JUDGEMENT
D.N.Roy, J. -
(1.) Certain plots of land were mortgaged in 1921 with possession by Sheo Sarup Rai and Phuleshwar Rai in favour of Brijbasi Rai and Jogi Rai for a sum of Rs. 4499|14|6. The representatives of the mortgagors applied under Section 12 of the U. P. Agriculturists' Relief Act (No. XXVII of 1934) for an order directing that the mortgage be redeemed and they be put in possession of the mortgaged property. They pleaded that the mortgage debt had been fully paid up and satisfied by the usufruct of the property. The representatives of the mortgagees objected to the redemption on the ground that the mortgagors were not agriculturists within the meaning of that term under the U. P-Agriculturists' Relief Act and that the usufruct of the property was not sufficient to discharge the mortgage debt. The trial court came to the conclusion that the applicants were agriculturists and were entitled to redemption under Section 12 of the Act. The trial court further came to the conclusion that upon proper accounting a sum of Rs. 1019|14|6 was still due.

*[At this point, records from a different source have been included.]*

Source: an optimization exercise on an open RTL-to-GDS flow (aim: small area and a short achievable clock period). Production flows keep margins and buffers that such runs may drop. At most, simulation tests tie the RTL to the original design; equivalence was not proved. Power figures rest on the tool's default switching activity, not on a simulated workload.

==> try-ember: inputs <==
Design neurona_capa_1, start of the top module:
module neurona_capa_1(
    weight_0, weight_1, weight_2, weight_3, weight_4, weight_5, weight_6, weight_7, weight_8, weight_9, weight_10, weight_11, weight_12, weight_13, weight_14, weight_15, weight_16, weight_17, weight_18, weight_19, weight_20, weight_21, weight_22, weight_23, weight_24, weight_25, weight_26, weight_27, weight_28, weight_29, weight_30, weight_31, weight_32, weight_33, weight_34, weight_35, weight_36, weight_37, weight_38, weight_39, weight_40, weight_41, weight_42, weight_43, weight_44, weight_45, weight_46, weight_47, weight_48,
    pixel_0, pixel_1, pixel_2, pixel_3, pixel_4, pixel_5, pixel_6, pixel_7, pixel_8, pixel_9, pixel_10, pixel_11, pixel_12, pixel_13, pixel_14, pixel_15, pixel_16, pixel_17, pixel_18, pixel_19, pixel_20, pixel_21, pixel_22, pixel_23, pixel_24, pixel_25, pixel_26, pixel_27, pixel_28, pixel_29, pixel_30, pixel_31, pixel_32, pixel_33, pixel_34, pixel_35, pixel_36, pixel_37, pixel_38, pixel_39, pixel_40, pixel_41, pixel_42, pixel_43, pixel_44, pixel_45, pixel_46, pixel_47, pixel_48,
    clk, out
);
==> flow/config.mk <==
export PLATFORM = sky130hd
export DESIGN_NAME = neurona_capa_1
export DESIGN_NICKNAME = neurona_capa_1
export VERILOG_FILES = /design/flow/design.v
export SDC_FILE = /design/flow/constraint.sdc
export NUM_CORES = 4
export LEC_CHECK = 0
export CAP_MARGIN = 20
export CORE_MARGIN = 2
export CORE_UTILIZATION = 40
export CTS_BUF_LIST = sky130_fd_sc_hd__clkbuf_4 sky130_fd_sc_hd__clkbuf_8
export SLEW_MARGIN = 20
export SYNTH_HIERARCHICAL = 1
export SYNTH_MINIMUM_KEEP_SIZE = 0
==> flow/constraint.sdc <==
create_clock -name core_clock -period 8.0 [get_ports {clk}]
set_input_delay 1.6000 -clock core_clock [delete_from_list [all_inputs] [get_ports {clk}]]
set_output_delay 1.6000 -clock core_clock [all_outputs]
set_load 0.01 [all_outputs]
standard.sh (not shown) runs the stock make flow with config.mk's settings and CLKGATE_MAP_FILE= SYNTH_SCRIPT=/design/flow/synth_recipe.tcl, a recipe that flattens the netlist after the stock synthesis.
==> flow/flow/run.sh <==
#!/bin/bash
# Own layout flow: the standard flow (standard.sh, unchanged synthesis),
# with two changes: the port buffers buffer_ports inserts are buf_1 cells
# (timing repair resizes them where needed), and the setup repair margin is
# 0 ns for the pre-placement repair in floorplan and 4.7 ns for the
# repairs after clock-tree synthesis and global routing, so that gates are
# upsized from placed timing rather than from the wire-less estimate.
set -euo pipefail
export BUFFER_PORTS_ARGS="-buffer_cell sky130_fd_sc_hd__buf_1"
SETUP_SLACK_MARGIN=0 bash standard.sh synth floorplan > standard_floorplan.log 2>&1
SETUP_SLACK_MARGIN=4.7 bash standard.sh > standard.log 2>&1
==> inputs of try-umber, as changes to try-ember <==
--- a/flow/design.v
+++ b/flow/design.v
@@ -834,47 +834,53 @@
     wire g680;
     wire h681;
     wire g682;
     wire h683;
     wire g684;
     wire h685;
     wire g686;
-    wire p687;
-    wire p688;
-    wire p689;
-    wire p690;
+    wire h687;
+    wire g688;
+    wire h689;
+    wire g690;
     wire p691;
     wire p692;
     wire p693;
     wire p694;
     wire p695;
     wire p696;
     wire p697;
     wire p698;
     wire p699;
     wire p700;
     wire p701;
-    wire x702;
-    wire x703;
-    wire x704;
-    wire x705;
-    wire h706;
-    wire g707;
-    wire h708;
-    wire g709;
+    wire p702;
+    wire p703;
+    wire p704;
+    wire p705;
+    wire p706;
+    wire p707;
+    wire p708;
+    wire p709;
     wire p710;
     wire p711;
     wire p712;
     wire p713;
     wire p714;
     wire p715;
     wire p716;
-    wire x717;
-    wire x718;
+    wire p717;
+    wire p718;
     wire x719;
+    wire x720;
+    wire x721;
+    wire x722;
+    wire x723;
+    wire x724;
+    wire x725;
     nxn2 u_x1 (.a(nb_0[4]), .b(nb_10[4]), .y(x1));
     assign p2 = nb_0[4] | nb_10[4];
     nxn2 u_x3 (.a(nb_0[5]), .b(nb_10[5]), .y(x3));
     assign p4 = nb_0[5] | nb_10[5];
     nfa u_s5 (.a(nb_0[0]), .b(nb_10[0]), .ci(nb_11[0]), .s(s5), .co(c6));
     nfa u_s7 (.a(nb_12[0]), .b(nb_13[0]), .ci(nb_14[0]), .s(s7), .co(c8));
     nfa u_s9 (.a(nb_15[0]), .b(nb_16[0]), .ci(nb_17[0]), .s(s9), .co(c10));
@@ -1257,90 +1263,114 @@
     nx2 u_x669 (.a(c646), .b(x667), .y(x669));
     nx2 u_x670 (.a(x668), .b(x669), .y(x670));
     nx2 u_x671 (.a(c648), .b(c650), .y(x671));
     nx2 u_x672 (.a(x670), .b(x671), .y(x672));
     nx2 u_x673 (.a(c652), .b(x672), .y(x673));
     nx2 u_x674 (.a(x673), .b(c654), .y(x674));
     nx2 u_x675 (.a(x674), .b(g658), .y(x675));
-    nx2 u_x676 (.a(c656), .b(x675), .y(x676));
     nha u_h677 (.a(r1[2]), .b(h531), .s(h677), .co(g678));
     nha u_h679 (.a(s537), .b(h539), .s(h679), .co(g680));
     nha u_h681 (.a(s553), .b(h555), .s(h681), .co(g682));
     nha u_h683 (.a(s575), .b(h577), .s(h683), .co(g684));
     nha u_h685 (.a(s601), .b(h603), .s(h685), .co(g686));
-    assign p687 = g680 | (h679 & g678);
-    assign p688 = h679 & h677;
-    assign p689 = g682 | (h681 & g680);
-    assign p690 = h681 & h679;
-    assign p691 = g684 | (h683 & g682);
-    assign p692 = h683 & h681;
-    assign p693 = g686 | (h685 & g684);
-    assign p694 = h685 & h683;
-    assign p695 = p689 | (p690 & g678);
-    assign p696 = p691 | (p692 & p687);
-    assign p697 = p692 & p688;
-    assign p698 = p693 | (p694 & p689);
-    assign p699 = p694 & p690;
-    assign p700 = p698 | (p699 & g678);
-    assign p701 = ~h677;
-    nxn2 u_x702 (.a(h679), .b(g678), .y(x702));
-    nxn2 u_x703 (.a(h681), .b(p687), .y(x703));
-    nxn2 u_x704 (.a(h683), .b(p695), .y(x704));
-    nxn2 u_x705 (.a(h685), .b(p696), .y(x705));
-    reg r2_h629;
-    reg r2_s627;
+    nha u_h687 (.a(h629), .b(s627), .s(h687), .co(g688));
+    assign p691 = g680 | (h679 & g678);
+    assign p692 = g682 | (h681 & g680);
+    assign p693 = h681 & h679;
+    assign p694 = g684 | (h683 & g682);
+    assign p695 = h683 & h681;
+    assign p696 = g686 | (h685 & g684);
+    assign p697 = h685 & h683;
+    assign p698 = g688 | (h687 & g686);
+    assign p699 = h687 & h685;
+    assign p704 = p692 | (p693 & g678);
+    assign p705 = p694 | (p695 & p691);
+    assign p706 = p696 | (p697 & p692);
+    assign p707 = p697 & p693;
+    assign p718 = ~h677;
+    nxn2 u_x719 (.a(h679), .b(g678), .y(x719));
+    nxn2 u_x720 (.a(h681), .b(p691), .y(x720));
+    nxn2 u_x721 (.a(h683), .b(p704), .y(x721));
+    nxn2 u_x722 (.a(h685), .b(p705), .y(x722));
+    reg r2_c656;
+    reg r2_x675;
     reg r2_h657;
     reg r2_s655;
-    reg r2_p700;
-    reg r2_x676;
-    reg r2_p701;
-    reg r2_x702;
-    reg r2_x703;
-    reg r2_x704;
-    reg r2_x705;
+    reg r2_g688;
+    reg r2_h687;
+    reg r2_p698;
+    reg r2_p699;
+    reg r2_p694;
+    reg r2_p695;
+    reg r2_p696;
+    reg r2_p697;
+    reg r2_p706;
+    reg r2_p707;
+    reg r2_g678;
+    reg r2_p691;
+    reg r2_p704;
+    reg r2_p705;
+    reg r2_p718;
+    reg r2_x719;
+    reg r2_x720;
+    reg r2_x721;
+    reg r2_x722;
     always @(posedge clk) begin
-        r2_h629 <= h629;
-        r2_s627 <= s627;
+        r2_c656 <= c656;
+        r2_x675 <= x675;
         r2_h657 <= h657;
         r2_s655 <= s655;
-        r2_p700 <= p700;
-        r2_x676 <= x676;
-        r2_p701 <= p701;
-        r2_x702 <= x702;
-        r2_x703 <= x703;
-        r2_x704 <= x704;
-        r2_x705 <= x705;
+        r2_g688 <= g688;
+        r2_h687 <= h687;
+        r2_p698 <= p698;
+        r2_p699 <= p699;
+        r2_p694 <= p694;
+        r2_p695 <= p695;
+        r2_p696 <= p696;
+        r2_p697 <= p697;
+        r2_p706 <= p706;
+        r2_p707 <= p707;
+        r2_g678 <= g678;
+        r2_p691 <= p691;
+        r2_p704 <= p704;
+        r2_p705 <= p705;
+        r2_p718 <= p718;
+        r2_x719 <= x719;
+        r2_x720 <= x720;
+        r2_x721 <= x721;
+        r2_x722 <= x722;
     end
-    nha u_h706 (.a(r2_h629), .b(r2_s627), .s(h706), .co(g707));
-    nha u_h708 (.a(r2_h657), .b(r2_s655), .s(h708), .co(g709));
-    assign p710 = g707 | (h706 & r2_p700);
-    assign p711 = g709 | (h708 & g707);
-    assign p712 = h708 & h706;
-    assign p713 = r2_x676 & g709;
-    assign p714 = r2_x676 & h708;
-    assign p715 = p711 | (p712 & r2_p700);
-    assign p716 = p713 | (p714 & p710);
-    nxn2 u_x717 (.a(h706), .b(r2_p700), .y(x717));
-    nxn2 u_x718 (.a(h708), .b(p710), .y(x718));
-    nxn2 u_x719 (.a(r2_x676), .b(p715), .y(x719));
-    assign out = {x719, x718, x717, r2_x705, r2_x704, r2_x703, r2_x702, r2_p701};
+    nx2 u_x676 (.a(r2_c656), .b(r2_x675), .y(x676));
+    nha u_h689 (.a(r2_h657), .b(r2_s655), .s(h689), .co(g690));
+    assign p700 = g690 | (h689 & r2_g688);
+    assign p701 = h689 & r2_h687;
+    assign p702 = x676 & g690;
+    assign p703 = x676 & h689;
+    assign p708 = r2_p698 | (r2_p699 & r2_p694);
+    assign p709 = r2_p699 & r2_p695;
+    assign p710 = p700 | (p701 & r2_p696);
+    assign p711 = p701 & r2_p697;
+    assign p712 = p702 | (p703 & r2_p698);
+    assign p713 = p703 & r2_p699;
+    assign p714 = r2_p706 | (r2_p707 & r2_g678);
+    assign p715 = p708 | (p709 & r2_p691);
+    assign p716 = p710 | (p711 & r2_p704);
+    assign p717 = p712 | (p713 & r2_p705);
+    nxn2 u_x723 (.a(r2_h687), .b(p714), .y(x723));
+    nxn2 u_x724 (.a(h689), .b(p715), .y(x724));
+    nxn2 u_x725 (.a(x676), .b(p716), .y(x725));
+    assign out = {x725, x724, x723, r2_x722, r2_x721, r2_x720, r2_x719, r2_p718};
 endmodule
 module nfa(input wire a, input wire b, input wire ci, output wire s, output wire co);
     assign s = a ^ b ^ ci;
     assign co = (a & b) | (a & ci) | (b & ci);
 endmodule
 module nha(input wire a, input wire b, output wire s, output wire co);
     assign s = a ^ b;
     assign co = a & b;
 endmodule
 module nx2(input wire a, input wire b, output wire y);
     assign y = a ^ b;
 endmodule
-module nmx(input wire s, input wire a, input wire b, output wire y);
-    assign y = s ? b : a;
-endmodule
-module nmj(input wire a, input wire b, input wire c, output wire y);
-    assign y = (a & b) | (a & c) | (b & c);
-endmodule
 module nxn2(input wire a, input wire b, output wire y);
     assign y = ~(a ^ b);
 endmodule
==> flow/flow/run.sh (replaced) <==
#!/bin/bash
# Own layout flow: the standard flow (standard.sh, unchanged synthesis),
# except that the port buffers buffer_ports inserts are buf_1 cells rather
# than the default it picks; timing repair resizes them where needed.
set -euo pipefail
export BUFFER_PORTS_ARGS="-buffer_cell sky130_fd_sc_hd__buf_1"
bash standard.sh > standard.log 2>&1
Settings changed: CTS_BUF_LIST sky130_fd_sc_hd__clkbuf_4 sky130_fd_sc_hd__clkbuf_8 to not set, SETUP_SLACK_MARGIN set to 5.0.
==> results_tabular.tex <==
\begin{tabular}{lr}
\hline
Metric & Value \\
\hline
\multicolumn{2}{l}{\textbf{Status}} \\
\quad Status & no timing/DRC/antenna violations \\
\multicolumn{2}{l}{\textbf{Placement}} \\
\quad Number of instances in the placed design & 1,718 \\
\quad Gpl congestion & 0.945 \\
\multicolumn{2}{l}{\textbf{Power}} \\
\quad Switching portion of total power & 0.433 \\
\quad Power Clock & 448 µW \\
\quad Part of the total power dissipated in combinational logic & 0.788 \\
\quad Total net switching power & 3.22 mW \\
\multicolumn{2}{l}{\textbf{Detailed routing}} \\
\quad Detailed-route vias per instance & 4.82 \\
\multicolumn{2}{l}{\textbf{STA}} \\
\quad Final worst slack & 4.75 ns \\
\multicolumn{2}{l}{\textbf{Yosys}} \\
\quad Synthesized-area fraction occupied by xor and xnor cells & 0.0845 \\
\quad Cells taking the most area after synthesis & fa\_1 52\%, dfxtp\_1 21\%, nand2\_1 14\% \\
\multicolumn{2}{l}{\textbf{Finish}} \\
\quad Layout Utilization & 0.598 \\
\multicolumn{2}{l}{\textbf{Die}} \\
\quad CORE AREA & 26,800 µm² \\
\hline
\end{tabular}
-- figures above: try-umber
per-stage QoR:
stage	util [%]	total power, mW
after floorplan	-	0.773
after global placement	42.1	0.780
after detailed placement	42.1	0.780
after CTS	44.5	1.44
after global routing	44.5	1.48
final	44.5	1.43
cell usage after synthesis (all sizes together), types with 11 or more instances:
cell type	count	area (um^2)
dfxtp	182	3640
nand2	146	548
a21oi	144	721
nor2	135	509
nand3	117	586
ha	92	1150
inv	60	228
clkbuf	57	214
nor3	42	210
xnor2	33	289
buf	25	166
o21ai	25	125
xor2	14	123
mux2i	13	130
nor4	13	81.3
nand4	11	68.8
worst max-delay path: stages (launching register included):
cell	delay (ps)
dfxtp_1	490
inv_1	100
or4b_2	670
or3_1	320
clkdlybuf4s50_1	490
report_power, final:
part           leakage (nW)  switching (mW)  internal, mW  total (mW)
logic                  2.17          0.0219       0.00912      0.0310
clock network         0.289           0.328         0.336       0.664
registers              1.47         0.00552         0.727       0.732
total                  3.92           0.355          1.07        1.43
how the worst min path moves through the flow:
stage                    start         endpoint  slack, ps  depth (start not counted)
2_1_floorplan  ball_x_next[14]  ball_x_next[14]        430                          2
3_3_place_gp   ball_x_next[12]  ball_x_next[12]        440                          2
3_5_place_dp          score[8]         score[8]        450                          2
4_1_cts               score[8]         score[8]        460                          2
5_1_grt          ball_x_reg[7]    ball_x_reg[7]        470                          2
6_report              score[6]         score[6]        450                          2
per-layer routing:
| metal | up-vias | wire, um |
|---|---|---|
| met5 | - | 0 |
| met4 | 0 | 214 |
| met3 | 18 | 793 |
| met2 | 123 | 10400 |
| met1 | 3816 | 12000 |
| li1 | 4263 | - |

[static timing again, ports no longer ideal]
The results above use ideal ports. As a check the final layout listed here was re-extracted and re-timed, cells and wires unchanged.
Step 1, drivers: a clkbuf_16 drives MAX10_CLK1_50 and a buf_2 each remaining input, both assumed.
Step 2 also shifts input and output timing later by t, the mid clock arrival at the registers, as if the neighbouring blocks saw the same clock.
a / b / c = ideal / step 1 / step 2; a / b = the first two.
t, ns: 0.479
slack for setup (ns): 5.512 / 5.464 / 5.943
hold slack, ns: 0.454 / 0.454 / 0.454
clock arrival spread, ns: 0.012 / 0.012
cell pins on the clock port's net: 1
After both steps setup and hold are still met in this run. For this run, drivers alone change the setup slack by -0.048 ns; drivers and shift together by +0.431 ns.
This is an optimization exercise on Yosys and OpenROAD, whose aim is small area and a short achievable clock period, not a production implementation. Function was not checked in any run shown here: the RTL went through the layout flow alone. Power figures rest on the tool's default switching activity, not on a simulated workload.

===== config.mk =====
export PLATFORM = sky130hd
export DESIGN_NAME = vec_multi_core
export DESIGN_NICKNAME = vec_multi_core
export VERILOG_FILES = /design/flow/design.v
export SDC_FILE = /design/flow/constraint.sdc
export NUM_CORES = 4
export LEC_CHECK = 0
export CAP_MARGIN = 20
export CORE_MARGIN = 2
export CORE_UTILIZATION = 40
export SLEW_MARGIN = 20
export SYNTH_HIERARCHICAL = 1

===== constraint.sdc =====
create_clock -name core_clock -period 3.0 [get_ports {clk}]
set_input_delay 0.6000 -clock core_clock [delete_from_list [all_inputs] [get_ports {clk}]]
set_output_delay 0.6000 -clock core_clock [all_outputs]
set_load 0.01 [all_outputs]
From an optimization exercise on the open Yosys and OpenROAD flow, aimed at small area, a short achievable clock period and few clock cycles per item; shortcuts taken in it are not production practice. RTL that was checked went through simulation tests only; none was proved equivalent to the original. Power and IR drop assume default switching activity.

==> flow/design.v (excerpt) <==
module multiply_n_divide_top(clk, reset, a_in, b_in, m_d, start, result, ready);
Size: about 2500 cells after synthesis, about 21000 µm² of cells after synthesis.
Settings: LEC_CHECK=0, CAP_MARGIN=20, CORE_MARGIN=2, CORE_UTILIZATION=60, SETUP_SLACK_MARGIN=0.4, SLEW_MARGIN=20, BUFFER_PORTS_ARGS=-buffer_cell sky130_fd_sc_hd__buf_1; clock period 4.5 ns.
standard.sh (not shown) runs the stock make flow with config.mk's settings and CLKGATE_MAP_FILE= SYNTH_SCRIPT=/design/flow/synth_recipe.tcl, a recipe that flattens the netlist after the stock synthesis.
==> flow/flow/run.sh <==
#!/bin/bash
set -e
export BUFFER_PORTS_ARGS="-buffer_cell sky130_fd_sc_hd__buf_1"
echo 'export BUFFER_PORTS_ARGS = -buffer_cell sky130_fd_sc_hd__buf_1' >> config.mk
bash standard.sh finish > standard_sh.log 2>&1
==> next run, changes <==
- CORE_UTILIZATION: 60 -> 40
- SETUP_SLACK_MARGIN: 0.4 -> 0.1
Effect: Area after synthesis is unchanged. Total power went down by 3.6%. Routed wire length goes up by 3.0%.
No functional check of the RTL was part of any run of this note.

* * *

## run A
The RTL this note starts from:
==> flow/design.v <==
module multiply_n_divide_top(clk, reset, a_in, b_in, m_d, start, result, ready);
    input [63:0] a_in, b_in;
    input clk, reset, start, m_d;
    output ready;
    output [128:0] result;
    function [6:0] len64;
        input [63:0] x;
        integer i;
        begin
            len64 = 7'd0;
            for (i = 0; i < 64; i = i + 1)
                if (x[i]) len64 = i + 1;
        end
    endfunction
    reg [63:0] H, L, Y;                            
    reg [5:0]  idx;
    reg        mb, g, op_mul, busy, setup;
    assign ready  = ~busy;
    assign result = {1'b0, H, L};
    reg  [6:0] la, lb;
    always @(posedge clk) begin
        la <= len64(a_in);
        lb <= len64(b_in);
    end
    wire       sw_r    = lb < la;                  
    wire [6:0] m_i     = sw_r ? lb : la;
    wire       m0_r    = (m_i == 7'd0);
    wire       m1_r    = (m_i == 7'd1);
    wire [5:0] mi_r    = m_i[5:0] - 6'd2;          
    wire [6:0] k_i     = la - lb;
    wire [5:0] kr_i    = k_i[5:0] | 6'd15;
    wire [5:0] la1_i   = la[5:0] - 6'd1;
    wire       bz_i    = (lb == 7'd0);
    wire       use_la  = la1_i <= kr_i;
    wire       alb_r   = (la < lb) & ~bz_i;        
    wire [5:0] s0_r    = bz_i ? 6'd63 : (use_la ? la1_i : kr_i);
    wire [1:0] kq_r    = bz_i ? 2'd3 : k_i[5:4];
    wire       d0_r    = bz_i ? a_in[63] : (use_la ? 1'b1 : a_in[kr_i]);
    wire        ysel = op_mul & sw_r;
    wire [63:0] ydin = ysel ? a_in : b_in;         
    wire [63:0] src  = ysel ? b_in : a_in;         
    reg  [63:0] r0;
    always @* begin
        case (kq_r)
            2'd0: r0 = {16'd0, a_in[63:16]};
            2'd1: r0 = {32'd0, a_in[63:32]};
            2'd2: r0 = {48'd0, a_in[63:48]};
            default: r0 = 64'd0;
        endcase
    end
    wire run_n = op_mul ? ~(m0_r | m1_r) : ~alb_r;
    wire       last   = (idx == 6'd0);
    wire [5:0] idx_nx = setup ? mi_r : idx - 6'd1;
    wire       mb_nx  = (setup & ~op_mul) ? d0_r : src[idx_nx];
    wire [64:0] xa = {L, mb & ~op_mul};
    wire [64:0] xb = {~op_mul, Y & {64{g}}};
    wire [66:0] s1 = {1'b0, xa, 1'b1} + {1'b0, xb, ~op_mul};
    wire [65:0] s  = s1[66:1];
    wire        co = s[65];                        
    wire [63:0] rem = (co | op_mul) ? s[63:0] : xa[63:0];
    wire [62:0] hp1 = H[62:0] + 63'd1;
    wire [62:0] hsh = (co & op_mul) ? hp1 : H[62:0];
    always @(posedge clk) begin
        Y <= op_mul ? ydin : ~b_in;
        if (reset) begin
            busy  <= 1'b0;
            setup <= 1'b0;
        end else if (!busy) begin
            if (start) begin
                busy   <= 1'b1;
                setup  <= 1'b1;
                op_mul <= m_d;
            end
        end else begin
            setup <= 1'b0;
            if (setup ? !run_n : last) busy <= 1'b0;
            idx <= setup & ~op_mul ? s0_r : idx_nx;
            mb  <= mb_nx;
            g   <= mb_nx | ~op_mul;
            if (setup) begin
                H <= (alb_r & ~op_mul) ? a_in : 64'd0;
                L <= op_mul ? (m0_r ? 64'd0 : ydin) : r0;
            end else if (op_mul | !last) begin
                H <= {hsh, op_mul ? s[64] : co};
                L <= rem;
            end else begin
                H <= rem;
                L <= {H[62:0], co};
            end
        end
    end
endmodule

The trial court accordingly allowed redemption on payment of that sum within a specified time. An appeal was preferred against that decision to the District Judge under Section 23 of the U. P. Agriculturists' Relief Act. The District Judge was of the view that the applicants were not agriculturists within the meaning of that term under Section 2 (2) (b) of the U. P. Agriculturists' Relief Act and consequently the application was not maintainable. The District Judge further came to the conclusion that if the mortgagors had been agriculturists as defined in the Act, the correct amount that was due on the mortgage was in the sum of Rs. 2423|14|6. The District Judge accordingly allowed the appeal and dismissed the application. As against that decision this revision has been preferred in this Court.
(2.) It has been contended for the opposite-party that the order of the court below, right or wrong, is not revisable under Section 115 of the Code of Civil Procedure. Reliance is placed on the case reported in Keshardeo Chamria v. Radha Kissen Chamria, 1953 A.L.J. 101 : A.I.R.S.C. 23 ,. It is urged that the court could decide a question rightly or wrongly and by deciding a question wrongly the court did not act illegally or with material irregularity in the exercise of its jurisdiction which the court below undoubtedly possessed over the subject matter of dispute. It is true that the court does not commit any illegality or irregularity in the exercise of its jurisdiction on account of its deciding any question of fact or law wrongly; but it has been held by the Privy Council in Joy Chand Lal v. Kamalaksha Chaudhury, AIR 1949 P.C. 239 , that
"If the erroneous decision results in the subordinate court exercising a jurisdiction not vested in it by law, or failing to exercise a jurisdiction so vested, a case for revision arises under sub-Section (a) or Sub-Section (b) and sub-Section (c) can be ignored."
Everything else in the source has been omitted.